The new cabinet sends one big and obvious message to voters: we’re closed.
I mean that in two senses. Firstly, it signals to Remain voters that they should look elsewhere. And secondly, as far as the political divide that looks to be driving voting intention across the democratic world – between the “open” socially liberal, degree-holding, city-dwelling voters and the “closed” socially conservative, non-degree educated, rural and suburban voters – this is a cabinet whose personnel signal an alignment with the closed.
Although all of the new appointments are degree-educated, and many live in big cities, they are aligned with the closed on a variety of significant cultural issues – from LGBT rights to the death penalty – and on the major issue of public policy, Brexit, which for most voters is a corollary of their attitude and worldview on social issues, rather than the result of a particularly developed view of the European Union’s institutions or the United Kingdom’s role within it.
That’s part of why Jeremy Corbyn was able to attract the support of so many Remain voters in 2017 – while his party’s position was explicitly pro-Brexit, his wider socially liberal bona fides meant that Labour felt like the natural home for many Remainers. (It helped, too, that the explicitly pro-Remain party, the Liberal Democrats, were at the time led by a man whose views on gay sex and abortion rights put him at odds with most Remain voters.) Jacob Rees-Mogg’s elevation to the cabinet is a good example of this: most voters don’t know very much about Rees-Mogg but they know that he is A Brexit Guy and will form their views about him and the new government accordingly.
There are a variety of ways that an electoral coalition of the kind that poll show Johnson has at the moment could secure a parliamentary majority or at least stand still in terms of the number of seats it holds in parliament. But they all involve outsourcing the party’s destiny to other political forces. In England, it means hoping that the Liberal Democrat revival causes more Labour seats to fall to the Conservatives indirectly than it causes Conservative seats to be loss to the Liberal Democrats directly, a dynamic I wrote about in my column this week. In Scotland, it means betting that constitutional issues are once again sufficiently to the fore that Ruth Davidson can successfully win seats by campaigning on a noun, a verb and the need to stop a second independence referendum.
I’m not saying these bets can’t come off – but they are fundamentally quite risky bets and they make it very tricky to deliver a parliamentary majority capable of achieving the wide-ranging reforms that many of Johnson’s cabinet allies want.

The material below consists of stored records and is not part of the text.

==> config.mk <==
export PLATFORM = sky130hd
export DESIGN_NAME = instr_decoder
export DESIGN_NICKNAME = d
export VERILOG_FILES = /design/src/verilog/rv32_isa_pkg.sv /design/src/verilog/barrel_pkg.sv /design/src/verilog/instr_decoder.sv
export VERILOG_INCLUDE_DIRS = /design/src /design/src/verilog
export SDC_FILE = /design/constraint.sdc
export NUM_CORES = 1
export LEC_CHECK = 0
export BUFFER_PORTS_ARGS = -buffer_cell sky130_fd_sc_hd__buf_4
export CORE_ASPECT_RATIO = 1.5
export CORE_UTILIZATION = 37
export DETAILED_ROUTE_END_ITERATION = 10
export PLACE_DENSITY_LB_ADDON = 0.25
export SLEW_MARGIN = 20
export SYNTH_ARGS = -nofsm -noshare
export SYNTH_HDL_FRONTEND = slang
export SYNTH_SLANG_ARGS = --single-unit
==> constraint.sdc <==
create_clock -name vclk -period 1.9
set_input_delay 0.19 -clock vclk [all_inputs]
set_output_delay 0.19 -clock vclk [all_outputs]
set_load 0.1 [all_outputs]
==> src/verilog/core_macros.svh <==
`ifndef CORE_MACROS_SVH
`define CORE_MACROS_SVH

// ====================
// Core organization
// ====================

// Harts sharing the pipeline
// Four is the minimum that keeps the pipeline free of hazards
`define NUM_HARTS 4

// Data path width
`define XLEN 32

// ====================
// Memory sizing
// ====================

// Byte window owned by each hart in both memories
`define HART_SPAN 1024

// Depths in 32-bit words, one window per hart
`define IMEM_WORDS 1024
`define DMEM_WORDS 1024

`endif

==> src/verilog/rv32_isa_pkg.sv <==
package rv32_isa_pkg;

    // Raw instruction and register index
    typedef logic [31:0] instr_t;
    typedef logic [4:0] reg_idx_t;

    // Decoded operation
    // Anything outside the supported subset decodes to OP_NOP
    typedef enum logic [4:0] {
        OP_NOP,
        // Register ALU group
        OP_ADD, OP_SUB, OP_AND, OP_OR, OP_XOR,
        OP_SLL, OP_SRL, OP_SRA, OP_SLT, OP_SLTU,
        // Immediate group
        OP_ADDI, OP_ANDI, OP_ORI, OP_XORI, OP_SLTI,
        OP_SLTIU, OP_SLLI, OP_SRLI, OP_SRAI,
        // Upper immediate and word memory access
        OP_LUI, OP_LW, OP_SW
    } op_e;

    // ====================
    // Opcodes
    // ====================
    localparam logic [6:0] OPC_OP     = 7'b0110011;
    localparam logic [6:0] OPC_OP_IMM = 7'b0010011;
    localparam logic [6:0] OPC_LUI    = 7'b0110111;
    localparam logic [6:0] OPC_LOAD   = 7'b0000011;
    localparam logic [6:0] OPC_STORE  = 7'b0100011;

    // funct3 values, shared by register and immediate forms
    localparam logic [2:0] F3_ADD_SUB = 3'b000;
    localparam logic [2:0] F3_SLL     = 3'b001;
    localparam logic [2:0] F3_SLT     = 3'b010;
    localparam logic [2:0] F3_SLTU    = 3'b011;
    localparam logic [2:0] F3_XOR     = 3'b100;
    localparam logic [2:0] F3_SRL_SRA = 3'b101;
    localparam logic [2:0] F3_OR      = 3'b110;
    localparam logic [2:0] F3_AND     = 3'b111;
    // Width field of LW and SW
    localparam logic [2:0] F3_WORD    = 3'b010;

    // funct7, base form and alternate form (SUB, SRA, SRAI)
    localparam logic [6:0] F7_BASE = 7'b0000000;
    localparam logic [6:0] F7_ALT  = 7'b0100000;

endpackage

==> src/verilog/barrel_pkg.sv <==
`include "core_macros.svh"

package barrel_pkg;

    // Hart number, wide enough for NUM_HARTS
    typedef logic [$clog2(`NUM_HARTS)-1:0] hart_id_t;

    // Byte program counter
    typedef logic [31:0] pc_t;

    // Data word
    typedef logic [`XLEN-1:0] word_t;

    // ====================
    // Memory addressing
    // ====================

    // Word addresses into the shared memories
    typedef logic [$clog2(`IMEM_WORDS)-1:0] imem_addr_t;
    typedef logic [$clog2(`DMEM_WORDS)-1:0] dmem_addr_t;

endpackage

But there is one very important part of the British electorate that the Conservatives might do better among than they have in the past, one almost entirely neglected by the commentariat and by most political strategists: the third or so of British ethnic minority voters who backed a Leave vote in 2016, most of whom did not go on to back the Conservatives in 2017.
This vote, rather like the record number of ethnic minority MPs that Johnson has promoted to the cabinet, includes some black and mixed-race voters but the largest single chunk are from British Asian backgrounds.

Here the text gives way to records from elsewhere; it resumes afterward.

$ cat src/source/soc_pkg.sv
`default_nettype none

package soc_pkg;

	// Bus and peripheral widths
	localparam int ADDR_W  = 16;            // Bus address
	localparam int DATA_W  = 16;            // Bus data
	localparam int OFFS_W  = 4;             // Register offset inside a region
	localparam int PORT_W  = 8;             // GPIO pins
	localparam int NUM_IRQ = 5;             // Interrupt sources

	// Region bases, 16 words each, selected by addr[15:4]
	localparam logic [ADDR_W-1:0] ID_BASE   = 16'hff00;
	localparam logic [ADDR_W-1:0] PORT_BASE = 16'hff10;
	localparam logic [ADDR_W-1:0] TIM_BASE  = 16'hff20;
	localparam logic [ADDR_W-1:0] INTC_BASE = 16'hff30;

	// Identification words
	localparam logic [DATA_W-1:0] ID_CODE     = 16'h113a;
	localparam logic [DATA_W-1:0] ID_VERSION  = 16'h0148;
	localparam logic [DATA_W-1:0] ID_FCPU_KHZ = 16'd24000;
	localparam logic [DATA_W-1:0] ID_EDITION  = 16'h4d44; // "MD"

	localparam logic [OFFS_W-1:0] ID_OFFS_CODE = 4'd0;
	localparam logic [OFFS_W-1:0] ID_OFFS_VER  = 4'd1;
	localparam logic [OFFS_W-1:0] ID_OFFS_FCPU = 4'd2;
	localparam logic [OFFS_W-1:0] ID_OFFS_EDIT = 4'd3;

	localparam logic [OFFS_W-1:0] PORT_OUT = 4'd0; // Output latch
	localparam logic [OFFS_W-1:0] PORT_OE  = 4'd1; // Driver enable
	localparam logic [OFFS_W-1:0] PORT_IN  = 4'd2; // Synchronised pins

	localparam logic [OFFS_W-1:0] TIM_PERIOD = 4'd0;
	localparam logic [OFFS_W-1:0] TIM_CMPA   = 4'd1;
	localparam logic [OFFS_W-1:0] TIM_CMPB   = 4'd2;
	localparam logic [OFFS_W-1:0] TIM_CTRL   = 4'd3; // Bit 0 enables
	localparam logic [OFFS_W-1:0] TIM_COUNT  = 4'd4; // Live count, read only

	localparam logic [OFFS_W-1:0] INTC_PEND = 4'd0; // Write 1 to clear
	localparam logic [OFFS_W-1:0] INTC_EN   = 4'd1;
	localparam logic [OFFS_W-1:0] INTC_VEC  = 4'd2; // Lowest active source

	// Interrupt source bit positions
	localparam int IRQ_EXT0 = 0;
	localparam int IRQ_EXT1 = 1;
	localparam int IRQ_TOVF = 2;
	localparam int IRQ_TCMA = 3;
	localparam int IRQ_TCMB = 4;

	typedef struct packed {
		logic              rd;    // One-cycle read strobe
		logic              wr;    // One-cycle write strobe
		logic [ADDR_W-1:0] addr;
		logic [DATA_W-1:0] wdata;
	} bus_req_t;

	typedef struct packed {
		logic              rd;    // Already qualified by region
		logic              wr;
		logic [OFFS_W-1:0] offs;
		logic [DATA_W-1:0] wdata;
	} periph_req_t;

	typedef struct packed {
		logic              enable;
		logic [DATA_W-1:0] period; // Count wraps after this value
		logic [DATA_W-1:0] cmpa;
		logic [DATA_W-1:0] cmpb;
	} tim_cfg_t;

	typedef struct packed {
		logic ovf; // Wrap strobe
		logic cma; // Count hit cmpa
		logic cmb; // Count hit cmpb
	} tim_evt_t;

endpackage

`default_nettype wire

$ cat src/source/bus_fabric.sv
`timescale 1ns/1ps
`default_nettype none

module bus_fabric import soc_pkg::*; (
	input  wire logic              clk,
	input  wire logic              rst_n_i,
	input  wire bus_req_t          bus_req_i,
	output periph_req_t            port_req_o,
	output periph_req_t            tim_req_o,
	output periph_req_t            intc_req_o,
	input  wire logic [DATA_W-1:0] port_rdata_i,
	input  wire logic [DATA_W-1:0] tim_rdata_i,
	input  wire logic [DATA_W-1:0] intc_rdata_i,
	output logic      [DATA_W-1:0] rdata_o,
	output logic                   rvalid_o
);

	logic              id_sel;   // Region hits
	logic              port_sel;
	logic              tim_sel;
	logic              intc_sel;
	logic [DATA_W-1:0] id_rdata; // ID word, zero unless read
	logic [DATA_W-1:0] rdata_q;
	logic              rvalid_q;

	// Strobes only reach the selected peripheral
	function automatic periph_req_t gate_req(input bus_req_t req, input logic sel);
		periph_req_t r;
		r.rd    = req.rd & sel;
		r.wr    = req.wr & sel;
		r.offs  = req.addr[OFFS_W-1:0]; // Word offset in region
		r.wdata = req.wdata;
		return r;
	endfunction

	assign id_sel   = bus_req_i.addr[ADDR_W-1:OFFS_W] == ID_BASE[ADDR_W-1:OFFS_W];
	assign port_sel = bus_req_i.addr[ADDR_W-1:OFFS_W] == PORT_BASE[ADDR_W-1:OFFS_W];
	assign tim_sel  = bus_req_i.addr[ADDR_W-1:OFFS_W] == TIM_BASE[ADDR_W-1:OFFS_W];
	assign intc_sel = bus_req_i.addr[ADDR_W-1:OFFS_W] == INTC_BASE[ADDR_W-1:OFFS_W];

	assign port_req_o = gate_req(bus_req_i, port_sel);
	assign tim_req_o  = gate_req(bus_req_i, tim_sel);
	assign intc_req_o = gate_req(bus_req_i, intc_sel);

	// Read-only ID block lives here
	always_comb begin
		id_rdata = '0;
		if (bus_req_i.rd && id_sel) begin
			case (bus_req_i.addr[OFFS_W-1:0])
				ID_OFFS_CODE: id_rdata = ID_CODE;
				ID_OFFS_VER:  id_rdata = ID_VERSION;
				ID_OFFS_FCPU: id_rdata = ID_FCPU_KHZ;
				ID_OFFS_EDIT: id_rdata = ID_EDITION;
				default:      id_rdata = '0; // Offsets 4..15 read zero
			endcase
		end
	end

	// Unselected sources drive zero, so a plain OR merges them
	always_ff @(posedge clk) begin
		rdata_q <= id_rdata | port_rdata_i | tim_rdata_i | intc_rdata_i;
	end

	always_ff @(posedge clk) begin
		if (!rst_n_i) begin
			rvalid_q <= 1'b0;
		end else begin
			rvalid_q <= bus_req_i.rd; // Every read answers, mapped or not
		end
	end

	assign rdata_o  = rdata_q;
	assign rvalid_o = rvalid_q;

endmodule

`default_nettype wire

$ cat src/source/gpio_port.sv
`timescale 1ns/1ps
`default_nettype none

module gpio_port import soc_pkg::*; (
	input  wire logic              clk,
	input  wire logic              rst_n_i,
	input  wire periph_req_t       req_i,
	output logic      [DATA_W-1:0] rdata_o,
	input  wire logic [PORT_W-1:0] port_in_i,
	output logic      [PORT_W-1:0] port_out_o,
	output logic      [PORT_W-1:0] port_oe_o
);

	logic [PORT_W-1:0] out_q; // Output latch
	logic [PORT_W-1:0] oe_q;  // Driver enables, 0 = high impedance
	logic [PORT_W-1:0] in_s1; // First sync stage
	logic [PORT_W-1:0] in_s2; // Stable pin value
	logic [DATA_W-1:0] rword;

	always_ff @(posedge clk) begin
		if (!rst_n_i) begin
			out_q <= '0;
			oe_q  <= '0; // Pins float after reset
		end else if (req_i.wr) begin
			case (req_i.offs)
				PORT_OUT: out_q <= req_i.wdata[PORT_W-1:0];
				PORT_OE:  oe_q  <= req_i.wdata[PORT_W-1:0];
				default:  ; // PORT_IN and above ignore writes
			endcase
		end
	end

	// Two-flop synchroniser on the pins
	always_ff @(posedge clk) begin
		in_s1 <= port_in_i;
		in_s2 <= in_s1;
	end

	always_comb begin
		case (req_i.offs)
			PORT_OUT: rword = DATA_W'(out_q);
			PORT_OE:  rword = DATA_W'(oe_q);
			PORT_IN:  rword = DATA_W'(in_s2);
			default:  rword = '0;
		endcase
	end

	assign rdata_o    = req_i.rd ? rword : '0; // Zero when not read
	assign port_out_o = out_q;
	assign port_oe_o  = oe_q;

endmodule

`default_nettype wire

$ cat src/source/irq_ctrl.sv
`timescale 1ns/1ps
`default_nettype none

module irq_ctrl import soc_pkg::*; (
	input  wire logic         clk,
	input  wire logic         rst_n_i,
	input  wire periph_req_t  req_i,
	input  wire logic [1:0]   ext_irq_i,
	input  wire tim_evt_t     tim_evt_i,
	output logic [DATA_W-1:0] rdata_o,
	output logic              irq_o
);

	logic [1:0]         ext_s1;   // Sync stage 1
	logic [1:0]         ext_s2;   // Sync stage 2
	logic [1:0]         ext_s3;   // Previous level for edge detect
	logic [1:0]         ext_rise;
	logic [NUM_IRQ-1:0] src;      // Set requests this cycle
	logic [NUM_IRQ-1:0] clr;      // Write-1-to-clear mask
	logic [NUM_IRQ-1:0] pend_q;
	logic [NUM_IRQ-1:0] en_q;
	logic               irq_q;
	logic [DATA_W-1:0]  vec;
	logic [DATA_W-1:0]  rword;

	always_ff @(posedge clk) begin
		ext_s1 <= ext_irq_i;
		ext_s2 <= ext_s1;
		ext_s3 <= ext_s2;
	end

	assign ext_rise = ext_s2 & ~ext_s3; // Rising edges only

	always_comb begin
		src = '0;
		src[IRQ_EXT0] = ext_rise[0];
		src[IRQ_EXT1] = ext_rise[1];
		src[IRQ_TOVF] = tim_evt_i.ovf;
		src[IRQ_TCMA] = tim_evt_i.cma;
		src[IRQ_TCMB] = tim_evt_i.cmb;
	end

	assign clr = (req_i.wr && req_i.offs == INTC_PEND) ? req_i.wdata[NUM_IRQ-1:0] : '0;

	always_ff @(posedge clk) begin
		if (!rst_n_i) begin
			pend_q <= '0;
			en_q   <= '0;
			irq_q  <= 1'b0;
		end else begin
			pend_q <= (pend_q & ~clr) | src; // New event beats a clear
			if (req_i.wr && req_i.offs == INTC_EN) begin
				en_q <= req_i.wdata[NUM_IRQ-1:0];
			end
			irq_q <= |(pend_q & en_q);
		end
	end

	// Lowest numbered active source wins, all ones when idle
	always_comb begin
		vec = '1;
		for (int i = NUM_IRQ - 1; i >= 0; i--) begin
			if (pend_q[i] && en_q[i]) begin
				vec = DATA_W'(i);
			end
		end
	end

	always_comb begin
		case (req_i.offs)
			INTC_PEND: rword = DATA_W'(pend_q);
			INTC_EN:   rword = DATA_W'(en_q);
			INTC_VEC:  rword = vec;
			default:   rword = '0;
		endcase
	end

	assign rdata_o = req_i.rd ? rword : '0;
	assign irq_o   = irq_q;

endmodule

`default_nettype wire

$ cat src/source/periph_soc.sv
`timescale 1ns/1ps
`default_nettype none

module periph_soc import soc_pkg::*; (
	input  wire logic              clk,
	input  wire logic              rst_n_i,
	input  wire bus_req_t          bus_req_i,
	output logic      [DATA_W-1:0] rdata_o,
	output logic                   rvalid_o,
	input  wire logic [PORT_W-1:0] port_in_i,
	output logic      [PORT_W-1:0] port_out_o,
	output logic      [PORT_W-1:0] port_oe_o,
	input  wire logic [1:0]        ext_irq_i,
	output logic                   pwm_a_o,
	output logic                   pwm_b_o,
	output logic                   irq_o
);

	periph_req_t       port_req;
	periph_req_t       tim_req;
	periph_req_t       intc_req;
	logic [DATA_W-1:0] port_rdata;
	logic [DATA_W-1:0] tim_rdata;
	logic [DATA_W-1:0] intc_rdata;
	tim_cfg_t          tim_cfg;   // Register block to counter
	logic [DATA_W-1:0] tim_count; // Counter back to register block
	tim_evt_t          tim_evt;   // Timer strobes to interrupts

	bus_fabric bus_fabric_inst (
		.clk          (clk),
		.rst_n_i      (rst_n_i),
		.bus_req_i    (bus_req_i),
		.port_req_o   (port_req),
		.tim_req_o    (tim_req),
		.intc_req_o   (intc_req),
		.port_rdata_i (port_rdata),
		.tim_rdata_i  (tim_rdata),
		.intc_rdata_i (intc_rdata),
		.rdata_o      (rdata_o),
		.rvalid_o     (rvalid_o)
	);

	gpio_port gpio_port_inst (
		.clk        (clk),
		.rst_n_i    (rst_n_i),
		.req_i      (port_req),
		.rdata_o    (port_rdata),
		.port_in_i  (port_in_i),
		.port_out_o (port_out_o),
		.port_oe_o  (port_oe_o)
	);

	timer_regs timer_regs_inst (
		.clk     (clk),
		.rst_n_i (rst_n_i),
		.req_i   (tim_req),
		.count_i (tim_count),
		.cfg_o   (tim_cfg),
		.rdata_o (tim_rdata)
	);

	timer_core timer_core_inst (
		.clk     (clk),
		.rst_n_i (rst_n_i),
		.cfg_i   (tim_cfg),
		.count_o (tim_count),
		.pwm_a_o (pwm_a_o),
		.pwm_b_o (pwm_b_o),
		.evt_o   (tim_evt)
	);

	irq_ctrl irq_ctrl_inst (
		.clk       (clk),
		.rst_n_i   (rst_n_i),
		.req_i     (intc_req),
		.ext_irq_i (ext_irq_i),
		.tim_evt_i (tim_evt),
		.rdata_o   (intc_rdata),
		.irq_o     (irq_o)
	);

endmodule

`default_nettype wire

$ cat src/source/timer_core.sv
`timescale 1ns/1ps
`default_nettype none

module timer_core import soc_pkg::*; (
	input  wire logic         clk,
	input  wire logic         rst_n_i,
	input  wire tim_cfg_t     cfg_i,
	output logic [DATA_W-1:0] count_o,
	output logic              pwm_a_o,
	output logic              pwm_b_o,
	output tim_evt_t          evt_o
);

	logic [DATA_W-1:0] count_q;
	logic              wrap;    // Last count of the period
	logic              pwm_a_q;
	logic              pwm_b_q;
	tim_evt_t          evt_q;

	// >= keeps the count bounded if period is lowered mid-run
	assign wrap = count_q >= cfg_i.period;

	always_ff @(posedge clk) begin
		if (!rst_n_i) begin
			count_q <= '0;
			pwm_a_q <= 1'b0;
			pwm_b_q <= 1'b0;
			evt_q   <= '0;
		end else if (!cfg_i.enable) begin
			count_q <= '0; // Parked at zero, outputs low
			pwm_a_q <= 1'b0;
			pwm_b_q <= 1'b0;
			evt_q   <= '0;
		end else begin
			count_q <= wrap ? '0 : count_q + 1'b1; // 0..period, period+1 cycles
			pwm_a_q <= count_q < cfg_i.cmpa; // High for cmpa counts
			pwm_b_q <= count_q < cfg_i.cmpb;
			evt_q.ovf <= wrap;
			evt_q.cma <= count_q == cfg_i.cmpa;
			evt_q.cmb <= count_q == cfg_i.cmpb;
		end
	end

	assign count_o = count_q;
	assign pwm_a_o = pwm_a_q;
	assign pwm_b_o = pwm_b_q;
	assign evt_o   = evt_q; // Single-cycle strobes

endmodule

`default_nettype wire

$ cat src/source/timer_regs.sv
`timescale 1ns/1ps
`default_nettype none

module timer_regs import soc_pkg::*; (
	input  wire logic              clk,
	input  wire logic              rst_n_i,
	input  wire periph_req_t       req_i,
	input  wire logic [DATA_W-1:0] count_i,
	output tim_cfg_t               cfg_o,
	output logic      [DATA_W-1:0] rdata_o
);

	logic              enable_q;
	logic [DATA_W-1:0] period_q;
	logic [DATA_W-1:0] cmpa_q;
	logic [DATA_W-1:0] cmpb_q;
	logic [DATA_W-1:0] rword;

	always_ff @(posedge clk) begin
		if (!rst_n_i) begin
			enable_q <= 1'b0; // Timer stopped
			period_q <= '0;
			cmpa_q   <= '0;
			cmpb_q   <= '0;
		end else if (req_i.wr) begin
			case (req_i.offs)
				TIM_PERIOD: period_q <= req_i.wdata;
				TIM_CMPA:   cmpa_q   <= req_i.wdata;
				TIM_CMPB:   cmpb_q   <= req_i.wdata;
				TIM_CTRL:   enable_q <= req_i.wdata[0];
				default:    ; // Count is read only
			endcase
		end
	end

	always_comb begin
		case (req_i.offs)
			TIM_PERIOD: rword = period_q;
			TIM_CMPA:   rword = cmpa_q;
			TIM_CMPB:   rword = cmpb_q;
			TIM_CTRL:   rword = DATA_W'(enable_q);
			TIM_COUNT:  rword = count_i; // Live from the core
			default:    rword = '0;
		endcase
	end

	assign rdata_o = req_i.rd ? rword : '0;

	assign cfg_o = '{
		enable: enable_q,
		period: period_q,
		cmpa:   cmpa_q,
		cmpb:   cmpb_q
	};

endmodule

`default_nettype wire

Doing as well with ethnic minority voters as Vote Leave did – more ethnic minority voters backed a Brexit vote than have ever voted Conservative – is fundamentally an existential issue for the Conservative Party if they want to both be a party of Brexit and a party that can win decent majorities under first-past-the-post, without crossing their fingers and hoping that the minor parties defeat Labour for them.
While promoting a record number of minority politicians isn’t going to get them there on their own, it is the first sign of a Conservative leader taking the problem seriously since June 2016.